Reporting to the 43rd annual meeting of the American Society of Clinical Oncology, Llovet said that when compared to placebo, patients who received sorafenib tablets lived an average of 10.7 months. The patients on placebo survived an average of 7.9 months.
Although modest, the 2.8 month survival advantage for patients on the drugs did reach statistical significance, he said.
Sorafenib, a tablet taken orally, is approved in the United States for treatment of kidney cancer, and is being tested in other cancers as well.
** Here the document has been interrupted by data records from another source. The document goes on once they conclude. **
File: config.mk
export PLATFORM = sky130hd
export DESIGN_NAME = nlb_lpbk
export DESIGN_NICKNAME = d
export VERILOG_FILES = /design/src/nlb_pkg.sv /design/src/nlb_csr.sv /design/src/nlb_lpbk.sv /design/src/nlb_rd_engine.sv /design/src/nlb_test_ctl.sv /design/src/nlb_wr_engine.sv
export VERILOG_INCLUDE_DIRS = /design/src
export SDC_FILE = /design/constraint.sdc
export NUM_CORES = 2
export LEC_CHECK = 0
export BUFFER_PORTS_ARGS = -buffer_cell sky130_fd_sc_hd__buf_2
export CORE_AREA = 3 3 521 523
export CTS_CLUSTER_DIAMETER = 80
export DETAILED_ROUTE_END_ITERATION = 8
export DIE_AREA = 0 0 524 526
export PLACE_DENSITY = 0.4
export SYNTH_ARGS = -nofsm -noshare
export SYNTH_HDL_FRONTEND = slang
export SYNTH_SLANG_ARGS = --single-unit
File: constraint.sdc
create_clock -name Clk_400 -period 10.9 [get_ports Clk_400]
set_input_delay 2.18 -clock Clk_400 [delete_from_list [all_inputs] [get_ports Clk_400]]
set_output_delay 2.18 -clock Clk_400 [all_outputs]
set_load 0.02 [all_outputs]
About 19,000 people in the United States contract liver cancer each year and more than 16,000 people die of the disease each year, according to statistic from the American Cancer Society.
"This really is a big deal," said William Blackstock, professor of radiation oncology at Wake Forest University in Winston-Salem, N.C., who moderated a news briefing at which the results of the trial was discussed.
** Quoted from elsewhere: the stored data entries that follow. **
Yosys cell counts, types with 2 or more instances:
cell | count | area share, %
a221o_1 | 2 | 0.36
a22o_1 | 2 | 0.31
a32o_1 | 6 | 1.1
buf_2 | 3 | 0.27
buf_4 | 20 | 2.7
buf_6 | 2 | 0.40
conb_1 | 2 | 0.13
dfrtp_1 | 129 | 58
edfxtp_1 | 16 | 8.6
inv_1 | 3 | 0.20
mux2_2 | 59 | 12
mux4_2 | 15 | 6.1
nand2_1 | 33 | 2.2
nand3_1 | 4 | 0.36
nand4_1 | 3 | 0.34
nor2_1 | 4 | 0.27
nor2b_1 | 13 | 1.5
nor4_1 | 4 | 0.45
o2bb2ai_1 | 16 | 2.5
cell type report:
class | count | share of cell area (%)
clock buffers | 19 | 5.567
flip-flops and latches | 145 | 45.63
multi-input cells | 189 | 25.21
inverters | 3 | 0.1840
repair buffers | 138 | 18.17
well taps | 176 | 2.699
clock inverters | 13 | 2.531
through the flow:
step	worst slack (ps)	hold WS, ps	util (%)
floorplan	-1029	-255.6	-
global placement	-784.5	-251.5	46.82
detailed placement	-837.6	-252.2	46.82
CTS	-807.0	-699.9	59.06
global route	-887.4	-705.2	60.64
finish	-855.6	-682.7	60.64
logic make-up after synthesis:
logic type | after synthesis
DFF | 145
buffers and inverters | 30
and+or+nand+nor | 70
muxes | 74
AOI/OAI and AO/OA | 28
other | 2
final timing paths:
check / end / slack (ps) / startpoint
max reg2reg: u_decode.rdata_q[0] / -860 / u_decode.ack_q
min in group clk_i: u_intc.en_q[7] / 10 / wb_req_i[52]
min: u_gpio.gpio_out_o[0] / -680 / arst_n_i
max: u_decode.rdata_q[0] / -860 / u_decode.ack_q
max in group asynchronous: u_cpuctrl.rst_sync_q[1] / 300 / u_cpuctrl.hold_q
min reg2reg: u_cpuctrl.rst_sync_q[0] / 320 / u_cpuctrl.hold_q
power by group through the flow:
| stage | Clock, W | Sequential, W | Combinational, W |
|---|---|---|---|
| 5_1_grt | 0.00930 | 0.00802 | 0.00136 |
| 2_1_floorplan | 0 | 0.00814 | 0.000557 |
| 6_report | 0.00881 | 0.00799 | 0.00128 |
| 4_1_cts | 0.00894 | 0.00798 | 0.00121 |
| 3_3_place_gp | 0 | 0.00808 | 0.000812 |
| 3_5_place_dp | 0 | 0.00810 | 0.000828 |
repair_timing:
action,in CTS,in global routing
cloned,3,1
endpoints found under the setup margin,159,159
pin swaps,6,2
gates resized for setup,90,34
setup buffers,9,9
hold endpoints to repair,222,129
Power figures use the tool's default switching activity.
===== src/verilog/core_pkg.sv =====
// widths, reset vector and decode enums shared by the rv64 pipeline, imported by each rtl unit
package core_pkg;
	localparam int xlen = 64;
	localparam int reg_addr_w = 5;
	localparam logic [xlen-1:0] pc_start = 64'h8000_0000;

	// major opcodes seen by the decoder
	typedef enum logic [6:0] {
		op_load   = 7'h03,
		op_imm    = 7'h13,
		op_store  = 7'h23,
		op_reg    = 7'h33,
		op_branch = 7'h63,
		op_trap   = 7'h6b,
		op_jal    = 7'h6f
	} opcode_t;

	typedef enum logic [3:0] {
		uop_nop,
		uop_alu,
		uop_alui,
		uop_load,
		uop_store,
		uop_beq,
		uop_bne,
		uop_jal,
		uop_trap
	} uop_t;

	typedef enum logic [2:0] {
		alu_add,
		alu_sub,
		alu_and,
		alu_or,
		alu_xor
	} alu_op_t;

	// operand source in execute
	typedef enum logic [1:0] {
		fwd_reg,
		fwd_mem,
		fwd_wb
	} fwd_sel_t;
endpackage


===== src/verilog/dec_bus.sv =====
// decoded instruction bundle from decode to execute, also watched by the hazard logic
`timescale 1ns/10ps

interface dec_bus;
	import core_pkg::*;

	logic valid;
	uop_t uop;
	alu_op_t alu_op;
	logic [xlen-1:0] pc;
	logic [reg_addr_w-1:0] rs1_addr;
	logic [reg_addr_w-1:0] rs2_addr;
	logic [xlen-1:0] rs1_data;
	logic [xlen-1:0] rs2_data;
	logic [xlen-1:0] imm;
	logic [reg_addr_w-1:0] rd_addr;

	modport producer (
		output valid, uop, alu_op, pc, rs1_addr, rs2_addr, rs1_data, rs2_data, imm, rd_addr
	);
	modport consumer (
		input valid, uop, alu_op, pc, rs1_addr, rs2_addr, rs1_data, rs2_data, imm, rd_addr
	);
	// hazard logic only needs the register fields
	modport watch (input uop, rd_addr, rs1_addr, rs2_addr);
endinterface


===== src/verilog/hazard_forward.sv =====
// load-use stall, redirect flush and operand forwarding selects for the execute stage
`timescale 1ns/10ps

module hazard_forward (
	input  logic [core_pkg::reg_addr_w-1:0] id_rs1,
	input  logic [core_pkg::reg_addr_w-1:0] id_rs2,
	dec_bus.watch ex,
	input  logic [core_pkg::reg_addr_w-1:0] me_rd,
	input  logic [core_pkg::reg_addr_w-1:0] wb_rd,
	input  logic me_wen,
	input  logic wb_wen,
	input  logic taken,
	output logic stall,
	output logic flush,
	output core_pkg::fwd_sel_t rs1_sel,
	output core_pkg::fwd_sel_t rs2_sel
);
	import core_pkg::*;

	// youngest producer first
	function automatic fwd_sel_t pick(input logic [reg_addr_w-1:0] src);
		if (me_wen && me_rd == src)
			return fwd_mem;
		if (wb_wen && wb_rd == src)
			return fwd_wb;
		return fwd_reg;
	endfunction

	assign flush = taken;

	// load data only exists once the load reaches writeback
	assign stall = ex.uop == uop_load && ex.rd_addr != '0 &&
		(ex.rd_addr == id_rs1 || ex.rd_addr == id_rs2);

	always_comb begin
		rs1_sel = pick(ex.rs1_addr);
		rs2_sel = pick(ex.rs2_addr);
	end

	// a load in execute never resolves as taken
	always_comb begin
		assert (!(stall && flush))
			else $error("load-use stall while execute redirects");
	end
endmodule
"We really didn't have anything to treat advanced liver cancer, and 40 percent of patients in the United States with liver cancer are diagnosed in an advanced state," Blackstock told United Press International. "This will give us a platform upon which we can perform clinical trials."
He said that conducting a placebo-controlled study would be nearly impossible in the United States because most patients would refuse to enter a trial in which one group would use sham medication.
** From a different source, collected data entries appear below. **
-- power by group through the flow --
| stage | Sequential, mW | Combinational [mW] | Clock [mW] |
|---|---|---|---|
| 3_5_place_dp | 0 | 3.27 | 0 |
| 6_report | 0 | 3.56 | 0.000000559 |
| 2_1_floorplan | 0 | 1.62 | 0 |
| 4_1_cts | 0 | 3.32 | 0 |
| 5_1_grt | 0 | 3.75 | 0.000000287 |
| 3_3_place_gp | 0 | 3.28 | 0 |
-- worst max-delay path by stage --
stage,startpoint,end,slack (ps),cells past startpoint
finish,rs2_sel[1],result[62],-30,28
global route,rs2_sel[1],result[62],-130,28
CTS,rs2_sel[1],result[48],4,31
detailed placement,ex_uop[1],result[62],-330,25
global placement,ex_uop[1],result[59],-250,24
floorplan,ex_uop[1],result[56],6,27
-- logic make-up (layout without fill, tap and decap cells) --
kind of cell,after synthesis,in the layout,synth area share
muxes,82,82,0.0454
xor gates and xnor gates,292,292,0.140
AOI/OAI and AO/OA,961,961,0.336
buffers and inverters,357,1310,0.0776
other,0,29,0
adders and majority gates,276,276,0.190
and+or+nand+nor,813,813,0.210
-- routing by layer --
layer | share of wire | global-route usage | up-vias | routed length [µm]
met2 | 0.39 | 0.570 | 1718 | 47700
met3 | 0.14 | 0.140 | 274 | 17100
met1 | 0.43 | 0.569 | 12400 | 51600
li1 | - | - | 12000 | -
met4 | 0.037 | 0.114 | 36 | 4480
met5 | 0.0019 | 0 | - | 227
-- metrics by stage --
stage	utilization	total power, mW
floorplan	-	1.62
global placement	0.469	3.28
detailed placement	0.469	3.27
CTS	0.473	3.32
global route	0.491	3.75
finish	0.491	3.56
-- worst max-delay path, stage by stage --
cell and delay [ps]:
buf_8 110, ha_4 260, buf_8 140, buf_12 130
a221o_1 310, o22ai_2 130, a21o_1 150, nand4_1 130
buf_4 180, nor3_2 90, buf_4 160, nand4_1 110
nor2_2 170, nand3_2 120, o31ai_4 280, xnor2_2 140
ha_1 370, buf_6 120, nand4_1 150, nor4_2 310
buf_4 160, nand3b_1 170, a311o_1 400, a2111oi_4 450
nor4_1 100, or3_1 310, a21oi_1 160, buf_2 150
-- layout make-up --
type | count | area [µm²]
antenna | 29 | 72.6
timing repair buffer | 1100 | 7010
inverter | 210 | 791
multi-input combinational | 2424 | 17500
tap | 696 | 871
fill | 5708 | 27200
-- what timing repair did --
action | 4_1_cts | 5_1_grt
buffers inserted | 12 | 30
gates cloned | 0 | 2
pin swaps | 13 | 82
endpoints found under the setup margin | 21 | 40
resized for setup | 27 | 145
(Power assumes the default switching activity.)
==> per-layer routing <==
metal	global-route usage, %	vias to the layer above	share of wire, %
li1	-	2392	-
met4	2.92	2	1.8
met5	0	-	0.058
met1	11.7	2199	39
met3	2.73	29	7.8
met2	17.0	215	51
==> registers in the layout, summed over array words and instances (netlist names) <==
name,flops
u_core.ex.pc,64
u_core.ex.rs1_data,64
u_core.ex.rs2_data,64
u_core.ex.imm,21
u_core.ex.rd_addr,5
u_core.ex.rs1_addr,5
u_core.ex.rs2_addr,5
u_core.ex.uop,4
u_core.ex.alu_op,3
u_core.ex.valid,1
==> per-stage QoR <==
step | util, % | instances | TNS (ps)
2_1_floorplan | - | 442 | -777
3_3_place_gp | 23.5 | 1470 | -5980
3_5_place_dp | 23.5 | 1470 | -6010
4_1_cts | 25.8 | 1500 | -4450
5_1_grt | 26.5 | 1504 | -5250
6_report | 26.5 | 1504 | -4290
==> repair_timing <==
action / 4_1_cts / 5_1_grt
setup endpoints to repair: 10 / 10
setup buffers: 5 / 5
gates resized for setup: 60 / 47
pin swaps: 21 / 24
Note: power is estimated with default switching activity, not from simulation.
<file path="config.mk">
export PLATFORM = sky130hd
export DESIGN_NAME = tag_array
export DESIGN_NICKNAME = d
export VERILOG_FILES = /design/src/cache_mem_pkg.sv /design/src/tag_array.sv /design/src/sp_ram.sv
export SDC_FILE = /design/constraint.sdc
export NUM_CORES = 1
export LEC_CHECK = 0
export ABC_CLOCK_PERIOD_IN_PS = 3200
export BUFFER_PORTS_ARGS = -buffer_cell sky130_fd_sc_hd__buf_2
export CORE_UTILIZATION = 60
export CTS_CLUSTER_SIZE = 12
export DETAILED_ROUTE_END_ITERATION = 8
export GPL_TIMING_DRIVEN = 0
export PLACE_DENSITY = 0.77
export SETUP_SLACK_MARGIN = 0.15
export SYNTH_ARGS = -nofsm -noshare
export SYNTH_HDL_FRONTEND = slang
export SYNTH_HIERARCHICAL = 1
export SYNTH_SLANG_ARGS = --single-unit
</file>
<file path="constraint.sdc">
create_clock -name clk_i -period 3.2 [get_ports clk_i]
set_input_delay 0.64 -clock clk_i [delete_from_list [all_inputs] [get_ports clk_i]]
set_output_delay 0.64 -clock clk_i [all_outputs]
set_load 0.05 [all_outputs]
</file>
## config.mk

```make
export PLATFORM = sky130hd
export DESIGN_NAME = debugTop
export DESIGN_NICKNAME = d
export VERILOG_FILES = /design/src/design/debugPkg.sv /design/src/design/debugDecoder.sv /design/src/design/debugSequencer.sv /design/src/design/debugAddrReg.sv /design/src/design/debugDataPath.sv /design/src/design/debugMemory.sv /design/src/design/debugRegFile.sv /design/src/design/debugTop.sv
export VERILOG_INCLUDE_DIRS = /design/src /design/src/design
export SDC_FILE = /design/constraint.sdc
export NUM_CORES = 2
export LEC_CHECK = 0
export BUFFER_PORTS_ARGS = -buffer_cell sky130_fd_sc_hd__buf_4
export CORE_MARGIN = 8
export CORE_UTILIZATION = 25
export DETAILED_ROUTE_END_ITERATION = 7
export GPL_TIMING_DRIVEN = 0
export HOLD_SLACK_MARGIN = 0.12
export PLACE_DENSITY = 0.4
export SYNTH_ARGS = -nofsm -noshare
export SYNTH_HDL_FRONTEND = slang
export SYNTH_MEMORY_MAX_BITS = 65536
export SYNTH_SLANG_ARGS = --single-unit
```

## constraint.sdc

```tcl
create_clock -name clk -period 10.8 [get_ports clk]
set_clock_uncertainty 0.15 [all_clocks]
set_input_delay 1.08 -clock clk [delete_from_list [all_inputs] [get_ports clk]]
set_output_delay 1.08 -clock clk [all_outputs]
set_load 0.01 [all_outputs]
```
## config.mk

```make
export PLATFORM = sky130hd
export DESIGN_NAME = dual_bus_top
export DESIGN_NICKNAME = d
export VERILOG_FILES = /design/src/hw/bus_pkg.sv /design/src/hw/mem_bus_if.sv /design/src/hw/dual_bus_top.sv /design/src/hw/bridge_master.sv /design/src/hw/bridge_slave.sv /design/src/hw/uart_rx.sv /design/src/hw/uart_tx.sv /design/src/hw/mem_slave.sv /design/src/hw/bus_decoder.sv /design/src/hw/cmd_launcher.sv
export SDC_FILE = /design/constraint.sdc
export NUM_CORES = 2
export LEC_CHECK = 0
export BUFFER_PORTS_ARGS = -buffer_cell sky130_fd_sc_hd__clkbuf_2
export CAP_MARGIN = 5
export CELL_PAD_IN_SITES_DETAIL_PLACEMENT = 0
export CELL_PAD_IN_SITES_GLOBAL_PLACEMENT = 1
export CORE_ASPECT_RATIO = 2
export CORE_MARGIN = 2
export CORE_UTILIZATION = 35
export DETAILED_ROUTE_END_ITERATION = 6
export PLACE_DENSITY = 0.56
export SYNTH_ARGS = -nofsm -noshare
export SYNTH_HDL_FRONTEND = slang
export SYNTH_SLANG_ARGS = --single-unit
```

## constraint.sdc

```tcl
create_clock -name clk -period 7.11 [get_ports clk]
set_clock_uncertainty 0.05 [all_clocks]
set_input_delay 0.711 -clock clk [delete_from_list [all_inputs] [get_ports clk]]
set_output_delay 0.711 -clock clk [all_outputs]
set_load 0.01 [all_outputs]
```
==> config.mk <==
export PLATFORM = sky130hd
export DESIGN_NAME = uni_lite_router
export DESIGN_NICKNAME = d
export VERILOG_FILES = /design/src/rtl/uni_lite_pkg.sv /design/src/rtl/uni_lite_router.sv
export VERILOG_INCLUDE_DIRS = /design/src /design/src/rtl
export SDC_FILE = /design/constraint.sdc
export NUM_CORES = 1
export LEC_CHECK = 0
export BUFFER_PORTS_ARGS = -buffer_cell sky130_fd_sc_hd__buf_2
export CORE_AREA = 4 4 204 206
export CTS_BUF_LIST = sky130_fd_sc_hd__clkbuf_4 sky130_fd_sc_hd__clkbuf_8
export DETAILED_ROUTE_END_ITERATION = 10
export DIE_AREA = 0 0 208 210
export GPL_ROUTABILITY_DRIVEN = 0
export GPL_TIMING_DRIVEN = 0
export SLEW_MARGIN = 20
export SYNTH_ARGS = -nofsm -noshare
export SYNTH_HDL_FRONTEND = slang
export SYNTH_SLANG_ARGS = --single-unit
==> constraint.sdc <==
create_clock -name clk_i -period 1.8 [get_ports clk_i]
set_input_delay 0.27 -clock clk_i [delete_from_list [all_inputs] [get_ports clk_i]]
set_output_delay 0.27 -clock clk_i [all_outputs]
set_load 0.01 [all_outputs]
--- src/rtl/uni_lite_defines.svh ---
`ifndef UNI_LITE_DEFINES_SVH
`define UNI_LITE_DEFINES_SVH

// Bus widths and requester count
`define UL_PADDR_WIDTH 32
`define UL_DATA_WIDTH 64
`define UL_NUM_REQ 2

// Memory map, addresses below the DRAM base are local
`define UL_DRAM_BASE 32'h8000_0000
`define UL_DEV_MSB 23
`define UL_DEV_LSB 20
`define UL_CFG_DEV 4'd1
`define UL_CLINT_DEV 4'd2

// Config slice register offsets
`define UL_CFG_FREEZE_ADDR 8'h00
`define UL_CFG_SCRATCH_ADDR 8'h08

// CLINT register offsets
`define UL_CLINT_MSIP_ADDR 8'h00
`define UL_CLINT_MTIMECMP_ADDR 8'h08
`define UL_CLINT_MTIME_ADDR 8'h10

`endif

--- src/rtl/uni_lite_pkg.sv ---
package uni_lite_pkg;

  // Command opcode
  typedef enum logic
  {
    e_mem_rd = 1'b0
    , e_mem_wr = 1'b1
  } mem_op_e;

  // Decoded target, also the index into the router device arrays
  typedef enum logic [1:0]
  {
    e_dev_cfg = 2'd0
    , e_dev_clint = 2'd1
    , e_dev_loopback = 2'd2
    , e_dev_mem = 2'd3
  } dev_sel_e;

  // Arbiter transaction state
  typedef enum logic [1:0]
  {
    e_arb_idle = 2'd0
    , e_arb_cmd = 2'd1
    , e_arb_resp = 2'd2
  } arb_state_e;

endpackage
With the ability to offer a medicine that can extend survival as a comparator drug, new medications can be tested against sorafenib and could lead to further improvements in survival, Blackstock suggested.
"Because there are no therapies that significantly improve survival for the thousands of patients with liver cancer, these findings demonstrate the compelling study results of Nexavar as the new reference standard of care for the first-line treatment of hepatocellular cancer," Llovet said.
In the Sorafenib Hepatocellular Carcinoma Assessment Randomized Protocol, or SHARP, Trial, Llovet and colleagues recruited 602 patients. The doctors assigned 299 patients to receive 400 mg of sorafenib and 303 patients to receive placebo. The trial was truncated because early review indicated that patients were doing better with sorafenib than with placebo.
"We are looking at a true increment in survival," Len Lichtenfeld, deputy chief medical officer for the Atlanta-based American Cancer Society, told UPI. "While primary liver cancer is not a huge disease concern in the United States, it is a serious problem worldwide. In the United States, its incidence is increasing."
Lichtenfeld said one of the advantages with sorafenib in treating liver cancer is that the drug does not appear to cause a lot of toxicity. "In the study, the toxicity was similar to that of placebo," he noted
Blackstock told UPI that he expects doctors who have patients with liver cancer to start using the drug as soon as possible. The question of whether the drug will be reimbursed by third party payers is in the air. Blackstock said the drug costs $5,000 a month.
Llovet said some insurers are reimbursing patients for treatment with sorafenib, even though the drug has yet to be approved for liver cancer.